> **What is needed**: For every line that contains the string "constraint", pull that line out of the material below.

START Records shown

This is an optimization exercise on Yosys and OpenROAD, whose aim is a short achievable clock period, not a production implementation. Only simulation tests tie the RTL to the original design; equivalence was not proved. Power is estimated from default activity; no workload was simulated.

<file path="design/flow/config.mk">
export PLATFORM = sky130hd
export DESIGN_NAME = ajq_top
export DESIGN_NICKNAME = ajq_top
export VERILOG_FILES = /design/flow/design.v
export SDC_FILE = /design/flow/constraint.sdc
export NUM_CORES = 4
export LEC_CHECK = 0
export CAP_MARGIN = 20
export CORE_MARGIN = 2
export CORE_UTILIZATION = 40
export SLEW_MARGIN = 20
</file>
<file path="design/flow/run.sh">
#!/bin/bash
# synth_recipe.tcl (not shown) runs the flow's synth.tcl, then flattens the netlist and writes it again
# the make line also repeats each setting of config.mk as NAME=value (left out here)
make -C /OpenROAD-flow-scripts/flow DESIGN_CONFIG=/design/flow/config.mk WORK_HOME=/design/flow/orfs CLKGATE_MAP_FILE= SYNTH_SCRIPT=/design/flow/synth_recipe.tcl finish
</file>
<file path="design/flow/constraint.sdc">
create_clock -name core_clock -period 4.0 [get_ports {clk}]
set_input_delay 0.8000 -clock core_clock [delete_from_list [all_inputs] [get_ports {clk}]]
set_output_delay 0.8000 -clock core_clock [all_outputs]
set_load 0.01 [all_outputs]
</file>
<file path="design/flow/design.v">
module ajq_bq #(
    parameter N  = 16,
    parameter IW = (N > 1) ? $clog2(N) : 1,
    parameter CW = $clog2(N + 1)
) (
    input  wire       clk,
    input  wire       rst,
    input  wire       a_push,
    input  wire       a_pop,
    input  wire [7:0] a_data,
    output wire       a_ok,
    output wire [7:0] a_rdata,
    input  wire       b_init,
    input  wire       b_push,
    input  wire       b_pop,
    input  wire [7:0] b_data,
    output wire       b_ok,
    output wire [7:0] b_rdata,
    output wire       empty,
    output wire       full
);
    reg [7:0]    buf_q [0:N-1];
    reg [IW-1:0] start_q, end_q;
    reg [CW-1:0] count_q;
    function [IW-1:0] inc;
        input [IW-1:0] i;
        begin
            if (i == N - 1) inc = {IW{1'b0}};
            else            inc = i + 1'b1;
        end
    endfunction
    assign empty = (count_q == 0);
    assign full  = (count_q == N);
    wire a_push_ok = a_push && (count_q != N);
    wire a_pop_ok  = a_pop  && (count_q != 0);
    assign a_ok    = a_push_ok | a_pop_ok;
    assign a_rdata = a_pop_ok ? buf_q[start_q] : 8'h00;
    wire [IW-1:0] start_a = a_pop_ok  ? inc(start_q) : start_q;
    wire [IW-1:0] end_a   = a_push_ok ? inc(end_q)   : end_q;
    wire [CW-1:0] count_a = a_push_ok ? count_q + 1'b1 :
                            a_pop_ok  ? count_q - 1'b1 : count_q;
    wire b_push_ok = b_push && (count_a != N);
    wire b_pop_ok  = b_pop  && (count_a != 0);
    assign b_ok    = b_init | b_push_ok | b_pop_ok;
    wire [7:0] b_head = (a_push_ok && (start_a == end_q)) ? a_data : buf_q[start_a];
    assign b_rdata = b_pop_ok ? b_head : 8'h00;
    always @(posedge clk) begin
        if (rst) begin
            start_q <= {IW{1'b0}};
            end_q   <= {IW{1'b0}};
            count_q <= {CW{1'b0}};
        end else if (b_init) begin
            start_q <= {IW{1'b0}};
            end_q   <= {IW{1'b0}};
            count_q <= {CW{1'b0}};
        end else begin
            start_q <= b_pop_ok  ? inc(start_a) : start_a;
            end_q   <= b_push_ok ? inc(end_a)   : end_a;
            count_q <= b_push_ok ? count_a + 1'b1 :
                       b_pop_ok  ? count_a - 1'b1 : count_a;
        end
    end
    always @(posedge clk) begin
        if (!rst && a_push_ok)
            buf_q[end_q] <= a_data;
        if (!rst && b_push_ok)
            buf_q[end_a] <= b_data;
    end
endmodule
module ajq_top #(
    parameter N_RX = 16,
    parameter N_TX = 16
) (
    input  wire        clk,
    input  wire        rst,
    input  wire        drx_req_valid,
    input  wire [39:0] drx_req,
    output wire        drx_req_ready,
    output reg         drx_rsp_valid,
    output reg  [33:0] drx_rsp,
    input  wire        dtx_req_valid,
    input  wire [39:0] dtx_req,
    output wire        dtx_req_ready,
    output reg         dtx_rsp_valid,
    output reg  [33:0] dtx_rsp,
    input  wire        m_req_valid,
    input  wire [39:0] m_req,
    output wire        m_req_ready,
    output reg         m_rsp_valid,
    output reg  [33:0] m_rsp,
    output wire        rxq_empty,
    output wire        rxq_full,
    output wire        txq_empty,
    output wire        txq_full,
    output wire        tx_irq_en,
    output wire [31:0] pkt
);
    localparam [3:0] OP_NOP      = 4'h0,
                     OP_Q_INIT   = 4'h1,
                     OP_Q_PUSH   = 4'h2,
                     OP_Q_POP    = 4'h3,
                     OP_TP_INIT  = 4'h4,
                     OP_RX_EVENT = 4'h5,
                     OP_TX_EVENT = 4'h6,
                     OP_TRY_RECV = 4'h7,
                     OP_TRY_SEND = 4'h8,
                     OP_FR_INIT  = 4'h9,
                     OP_FEED     = 4'hA,
                     OP_POLL     = 4'hB,
                     OP_ENCODE   = 4'hC;
    reg        tx_irq_en_q;
    reg  [7:0] fw_q [0:4];       
    reg  [2:0] position_q;       
    reg  [7:0] pkt_q [0:3];      
    reg        enc_busy_q;
    reg  [2:0] enc_idx_q;
    reg  [7:0] enc_b_q [0:4];
    assign drx_req_ready = 1'b1;
    assign dtx_req_ready = 1'b1;
    assign m_req_ready   = ~enc_busy_q;
    assign tx_irq_en     = tx_irq_en_q;
    assign pkt           = {pkt_q[0], pkt_q[1], pkt_q[2], pkt_q[3]};
    wire       drx_acc = drx_req_valid && !rst;
    wire [3:0] drx_op  = drx_req[39:36];
    wire       dtx_acc = dtx_req_valid && !rst;
    wire [3:0] dtx_op  = dtx_req[39:36];
    wire       m_acc   = m_req_valid && !enc_busy_q && !rst;
    wire [3:0] m_op    = m_req[39:36];
    wire       m_q     = m_req[35];
    wire [7:0] m_b     = m_req[7:0];
    wire       enc_step = enc_busy_q && !rst;    
    wire rx_event = drx_acc && (drx_op == OP_RX_EVENT);
    wire tx_event = dtx_acc && (dtx_op == OP_TX_EVENT) && tx_irq_en_q;
    wire m_is = m_acc;
    wire m_tp_init  = m_is && (m_op == OP_TP_INIT);
    wire m_q_init   = m_is && (m_op == OP_Q_INIT);
    wire m_q_push   = m_is && (m_op == OP_Q_PUSH);
    wire m_q_pop    = m_is && (m_op == OP_Q_POP);
    wire m_try_recv = m_is && (m_op == OP_TRY_RECV);
    wire m_try_send = m_is && (m_op == OP_TRY_SEND);
    wire m_fr_init  = m_is && (m_op == OP_FR_INIT);
    wire m_feed     = m_is && (m_op == OP_FEED);
    wire m_poll     = m_is && (m_op == OP_POLL);
    wire m_encode   = m_is && (m_op == OP_ENCODE);
    wire [7:0] enc_c  = m_req[31:24];
    wire [7:0] enc_p1 = m_req[23:16];
    wire [7:0] enc_p2 = m_req[15:8];
    wire [7:0] enc_p3 = m_req[7:0];
    wire [7:0] enc_ck = enc_c ^ enc_p1 ^ enc_p2 ^ enc_p3;
    wire       rxq_a_ok, rxq_b_ok, txq_a_ok, txq_b_ok;
    wire [7:0] rxq_a_rdata, rxq_b_rdata, txq_a_rdata, txq_b_rdata;
    wire rxq_b_init = m_tp_init || (m_q_init && !m_q);
    wire rxq_b_push = m_q_push && !m_q;
    wire rxq_b_pop  = (m_q_pop && !m_q) || m_try_recv || m_poll;
    wire       txq_b_init = m_tp_init || (m_q_init && m_q);
    wire       txq_b_pop  = m_q_pop && m_q;
    wire       txq_b_push = (m_q_push && m_q) || m_try_send || m_encode || enc_step;
    wire [7:0] txq_b_data = enc_step ? enc_b_q[enc_idx_q] :
                            m_encode ? enc_c : m_b;
    ajq_bq #(.N(N_RX)) u_rxq (
        .clk(clk), .rst(rst),
        .a_push(rx_event), .a_pop(1'b0), .a_data(drx_req[7:0]),
        .a_ok(rxq_a_ok), .a_rdata(rxq_a_rdata),
        .b_init(rxq_b_init), .b_push(rxq_b_push), .b_pop(rxq_b_pop), .b_data(m_b),
        .b_ok(rxq_b_ok), .b_rdata(rxq_b_rdata),
        .empty(rxq_empty), .full(rxq_full)
    );
    ajq_bq #(.N(N_TX)) u_txq (
        .clk(clk), .rst(rst),
        .a_push(1'b0), .a_pop(tx_event), .a_data(8'h00),
        .a_ok(txq_a_ok), .a_rdata(txq_a_rdata),
        .b_init(txq_b_init), .b_push(txq_b_push), .b_pop(txq_b_pop), .b_data(txq_b_data),
        .b_ok(txq_b_ok), .b_rdata(txq_b_rdata),
        .empty(txq_empty), .full(txq_full)
    );
    wire       feed_go = m_feed || (m_poll && rxq_b_ok);
    wire [7:0] feed_b  = m_feed ? m_b : rxq_b_rdata;
    wire [7:0] feed_x  = fw_q[0] ^ fw_q[1] ^ fw_q[2] ^ fw_q[3];
    wire       feed_at_ck = (position_q == 3'd4);
    wire       feed_match = feed_go && feed_at_ck && (feed_x == feed_b);
    wire [31:0] fw_word  = {fw_q[0], fw_q[1], fw_q[2], fw_q[3]};
    integer i;
    always @(posedge clk) begin
        if (rst) begin
            position_q <= 3'd0;
        end else if (m_fr_init) begin
            position_q <= 3'd0;
        end else if (feed_go) begin
            if (!feed_at_ck) begin
                fw_q[position_q] <= feed_b;
                position_q <= position_q + 3'd1;
            end else if (feed_match) begin
                fw_q[4] <= feed_b;
                for (i = 0; i < 4; i = i + 1)
                    pkt_q[i] <= fw_q[i];
                position_q <= 3'd0;
            end else begin
                fw_q[0] <= fw_q[1];
                fw_q[1] <= fw_q[2];
                fw_q[2] <= fw_q[3];
                fw_q[3] <= feed_b;
                fw_q[4] <= feed_b;
            end
        end
    end
    always @(posedge clk) begin
        if (rst) begin
            enc_busy_q <= 1'b0;
        end else if (m_encode) begin
            enc_busy_q  <= txq_b_ok;
            enc_idx_q   <= 3'd1;
            enc_b_q[0]  <= enc_c;
            enc_b_q[1]  <= enc_p1;
            enc_b_q[2]  <= enc_p2;
            enc_b_q[3]  <= enc_p3;
            enc_b_q[4]  <= enc_ck;
        end else if (enc_step) begin
            if (!txq_b_ok || enc_idx_q == 3'd4)
                enc_busy_q <= 1'b0;
            enc_idx_q <= enc_idx_q + 3'd1;
        end
    end
    always @(posedge clk) begin
        if (rst)
            tx_irq_en_q <= 1'b0;
        else if (m_tp_init)
            tx_irq_en_q <= 1'b0;
        else if ((m_try_send || m_encode || enc_step) && txq_b_ok)
            tx_irq_en_q <= 1'b1;
        else if (tx_event && !txq_a_ok)
            tx_irq_en_q <= 1'b0;
    end
    localparam [33:0] RSP_ERR = {2'b10, 32'h0};
    always @(posedge clk) begin
        if (rst) begin
            drx_rsp_valid <= 1'b0;
        end else begin
            drx_rsp_valid <= drx_acc;
            case (drx_op)
                OP_NOP:      drx_rsp <= {2'b01, 32'h0};
                OP_RX_EVENT: drx_rsp <= {1'b0, rxq_a_ok, 32'h0};
                default:     drx_rsp <= RSP_ERR;
            endcase
        end
    end
    always @(posedge clk) begin
        if (rst) begin
            dtx_rsp_valid <= 1'b0;
        end else begin
            dtx_rsp_valid <= dtx_acc;
            if (dtx_op == OP_NOP)
                dtx_rsp <= {2'b01, 32'h0};
            else if (tx_event)
                dtx_rsp <= {1'b0, txq_a_ok, 24'h0, txq_a_rdata};
            else
                dtx_rsp <= RSP_ERR;
        end
    end
    always @(posedge clk) begin
        if (rst) begin
            m_rsp_valid <= 1'b0;
        end else if (enc_step) begin
            m_rsp_valid <= !txq_b_ok || (enc_idx_q == 3'd4);
            m_rsp       <= {1'b0, txq_b_ok, 32'h0};
        end else begin
            m_rsp_valid <= m_acc && !(m_encode && txq_b_ok);
            case (m_op)
                OP_NOP, OP_TP_INIT, OP_FR_INIT, OP_Q_INIT:
                    m_rsp <= {2'b01, 32'h0};
                OP_Q_PUSH:
                    m_rsp <= {1'b0, m_q ? txq_b_ok : rxq_b_ok, 32'h0};
                OP_TRY_SEND, OP_ENCODE:
                    m_rsp <= {1'b0, txq_b_ok, 32'h0};
                OP_Q_POP:
                    m_rsp <= m_q ? {1'b0, txq_b_ok, 24'h0, txq_b_rdata}
                                 : {1'b0, rxq_b_ok, 24'h0, rxq_b_rdata};
                OP_TRY_RECV:
                    m_rsp <= {1'b0, rxq_b_ok, 24'h0, rxq_b_rdata};
                OP_FEED, OP_POLL:
                    m_rsp <= feed_match ? {2'b01, fw_word} : {2'b00, 32'h0};
                default:
                    m_rsp <= RSP_ERR;
            endcase
        end
    end
endmodule
</file>
==> impl_metrics.py <==
metrics = {
    "routing": {
        "drt-initial-drc-count": 1389,
        "vias": 15693,
        "drc": 0,
        "dr.pass1.iters": 6,
        "viasPerCell": 5.51,
        "ant_nets": 0,
        "drt-total-wl_um": 64200,
        "routedWlPerCell_um": 22.5,
    },
    "power_and_ir_drop": {
        "switching_share": 0.215,
        "p_leak_uw": 0.0104,
        "pwr-share-seq": 0.485,
        "p_switching_uw": 2280,
        "p_per_area_nw_per_um2": 371,
        "power_frac_comb": 0.061,
        "vdd_drop_max_mv": 0.307,
        "p_int_uw": 8320,
        "clkPwrFrac": 0.454,
    },
    "worst_setup_path": {
        "worstPathArrival_ns": 4.23,
        "critPathMaxFanout": 16,
        "required_ns": 4.33,
        "endpoint_kind": "flop",
        "cp-start-kind": "primary input",
        "crit_type": "primary input to flop",
    },
    "cells_and_area": {
        "fin_nets": 2207,
        "finish.instance_area_um2": 28600,
        "area_growth_pct": 26.5,
        "multi_input_area_um2": 8860,
        "post-route-util": 0.509,
        "drive_gt1_frac": 0.273,
        "seqCellArea_um2": 13000,
        "final_common_cell": "edfxtp_1",
        "final_cell_mix": "409 x edfxtp_1, 212 x buf_4, 200 x nand2_1",
        "fillCellCount": 4824,
    },
    "placed_design": {
        "finalWeightedCongestion": 0.878,
        "post-place-ws_ns": -0.640,
        "dpl_cell_area_um2": 26800,
        "io_buffer_count": 144,
        "post-dp-hpwl_um": 46100,
    },
    "timing": {
        "relSlewSlack": 0.332,
        "finalWorstSetupSlack_ns": 0.0976,
        "setup_tns_ns": 0,
        "fin_skew_ns": 0.0212,
        "rsz0062_at_grt": "true",
        "setup_viol": 0,
        "finalCriticalPeriod_ns": 3.90,
        "holdWs_ns": 0.498,
        "drv_slew": 0,
        "hold_viol": 0,
        "finalCritPeriodShare": 0.976,
        "tightest_slew_ns": 0.988,
        "clock.fmax_mhz": 256,
    },
    "logic_synthesis": {
        "ys_seq_area_frac": 0.576,
        "ys_types": 78,
        "async_flop_share": 0,
        "syn_avg_cell_area_um2": 13.2,
        "synth_ff_type": "edfxtp_1",
        "synth-edff-count": 409,
        "ys_warn_count": 4,
        "ys_ff_latch": 447,
        "synthCells": 1717,
        "syn-cell-area_um2": 22600,
    },
    "global_route": {
        "grt_pass1_wl_um": 96800,
        "grt_use_total": 0.217,
        "grt_overflow": 0,
        "grt_max_degree": 49,
        "grt_pass1_vias": 15949,
        "grt_antenna_before_repair": 4,
    },
    "die": {
        "initial_utilization": 0.403,
        "die-area_um2": 58500,
        "core_um2": 56200,
        "rows": 87,
        "io_pins": 270,
        "die_w_um": 242,
        "die-height_um": 242,
    },
    "run_status": {
        "status": "timing/DRC/antenna clean",
    },
    "cts": {
        "cts_sinks": 447,
        "clock_latency_ns": 0.60,
        "cts_tree": "yes",
        "clockBufferDepth": 3,
        "root_buffer": "clkbuf_16",
        "cts.reportedPaths.clkPinSlew_ns": 0.06,
        "cts_buffers": 50,
        "htree_levels": 2,
    },
    "hold_path": {
        "hold_path.class": "flop to flop",
    },
    "flow_run": {
        "drv_cap": 0,
    },
}
-- timing repair --
item	CTS	global route
endpoints found under the setup margin	41	113
pin swaps	2	2
setup buffers	7	1
hold buffers	0	0
hold endpoints to repair	0	0
gates resized for setup	4	7
cloned	0	0
-- routing by layer --
layer / vias up / routed length (um) / global-route usage
li1: 7088 / - / -
met1: 7955 / 26800 / 0.278
met2: 544 / 31500 / 0.367
met3: 102 / 4040 / 0.0466
met4: 4 / 1880 / 0.0723
met5: - / 23 / 0
-- Yosys cell counts, types with 6 or more instances --
| cell type | number | area (um^2) |
|---|---|---|
| edfxtp_1 | 409 | 12300 |
| nand2_1 | 200 | 751 |
| mux2_2 | 131 | 1480 |
| clkbuf_1 | 91 | 342 |
| and3_1 | 72 | 450 |
| mux4_2 | 72 | 1620 |
| xnor2_1 | 64 | 561 |
| buf_4 | 59 | 443 |
| nor2_1 | 57 | 214 |
| a21oi_1 | 50 | 250 |
| o21ai_0 | 39 | 195 |
| a22oi_1 | 38 | 285 |
| dfxtp_1 | 38 | 761 |
| inv_1 | 36 | 135 |
| nand3_1 | 34 | 170 |
| ha_1 | 30 | 375 |
| mux2_1 | 24 | 270 |
| and2_1 | 23 | 144 |
| a31oi_1 | 22 | 138 |
| nor3_1 | 21 | 105 |
| mux2i_1 | 19 | 190 |
| a311oi_1 | 18 | 158 |
| a211oi_1 | 15 | 113 |
| xor2_1 | 14 | 123 |
| buf_1 | 11 | 41.3 |
| nor2b_1 | 10 | 62.6 |
| a221o_1 | 9 | 90.1 |
| buf_2 | 9 | 45.0 |
| o31ai_1 | 9 | 67.6 |
| nand4_1 | 7 | 43.8 |
| nor3b_1 | 7 | 52.6 |
| a41oi_1 | 6 | 52.6 |
-- area by class of cell --
cell class | count | share of cell area
antenna | 2 | 0.000175
clock buffer | 55 | 0.0451
clock inverter | 36 | 0.0145
inverter | 37 | 0.00503
multi-input combinational | 1116 | 0.310
sequential | 447 | 0.456
tap | 756 | 0.0331
timing repair buffer | 400 | 0.137
-- power by group through the flow --
stage          clock network [uW]  registers (uW)  logic (uW)
2_1_floorplan                   0            5250         355
3_3_place_gp                    0            5240         621
3_5_place_dp                    0            5240         637
4_1_cts                      4910            5140         641
5_1_grt                      5090            5140         703
6_report                     4820            5140         651
-- path summary, 6_finish.rpt --
kind,start,to,slack [ns],cells after the start
worst max-delay path,drx_req[36],fw_q[0][4],0.1,13
worst min-delay path,fw_q[0][4],pkt_q[0][4],0.50,0
worst max register to register,flop,fw_q[0][4],0.17,11
worst min register to register,fw_q[0][4],pkt_q[0][4],0.50,0
-- through the flow --
stage / power, uW / std cells
finish: 10600 / 2849
global route: 10900 / 2849
CTS: 10700 / 2846
detailed placement: 5880 / 2748
global placement: 5860 / 2748
floorplan: 5600 / 1773
-- critical path, stage by stage --
cell and delay (ns):
clkdlybuf4s50_1 0.49, nand4b_1 0.13, buf_4 0.20, or3_4 0.39
or2_4 0.27, buf_4 0.17, mux2_2 0.28, nand3_1 0.08
o2111ai_1 0.16, or4_4 0.64, nand2_4 0.12, buf_12 0.16
mux2_1 0.33
-- registers in the layout, summed over array words and instances (netlist names), 10 cells and up, named ones only --
register     flops
u_rxq.buf_q    128
u_txq.buf_q    128
dtx_rsp         10
pkt_q           32
m_rsp           34
fw_q            32
enc_b_q         40
-- cells by family (layout without fill, tap and decap cells) --
family	count (synthesis)	after routing	synth area share
xor+xnor	78	78	0.0302
compound gates	240	240	0.0725
simple gates	463	463	0.100
mux	247	247	0.158
buf+inv	210	528	0.0458
fa+ha+maj	30	30	0.0166
flops	447	447	0.576
other cells	2	60	0.000332

==> separate check: timing with driven ports <==
Ports are ideal in the flow. The routed layout listed here was re-timed in OpenROAD.
Step 1 assumes that a clkbuf_16 drives the clock port and a buf_2 every other input.
Step 2 times the ports against the registers' clock, not the clock port: input delays grow and output delays shrink by t, the midpoint of the rising clock arrivals with the driver on.
a / b / c = ideal / step 1 / step 2; a / b = the first two.
t (ns): 0.647
setup WS [ns]: 0.098 / 0.123 / -0.524
worst setup path after step 2: input to register
slew at the worst register clock pin (ns): 0.07 / 0.07
worst slew at a driven data input, ns: 0.09
With both steps, setup timing fails in this run, where it was met with ideal ports. For this run, drivers alone change the setup slack by +0.025 ns; drivers and shift together by -0.622 ns.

END Records shown

> **Result**:
export SDC_FILE = /design/flow/constraint.sdc
<file path="design/flow/constraint.sdc">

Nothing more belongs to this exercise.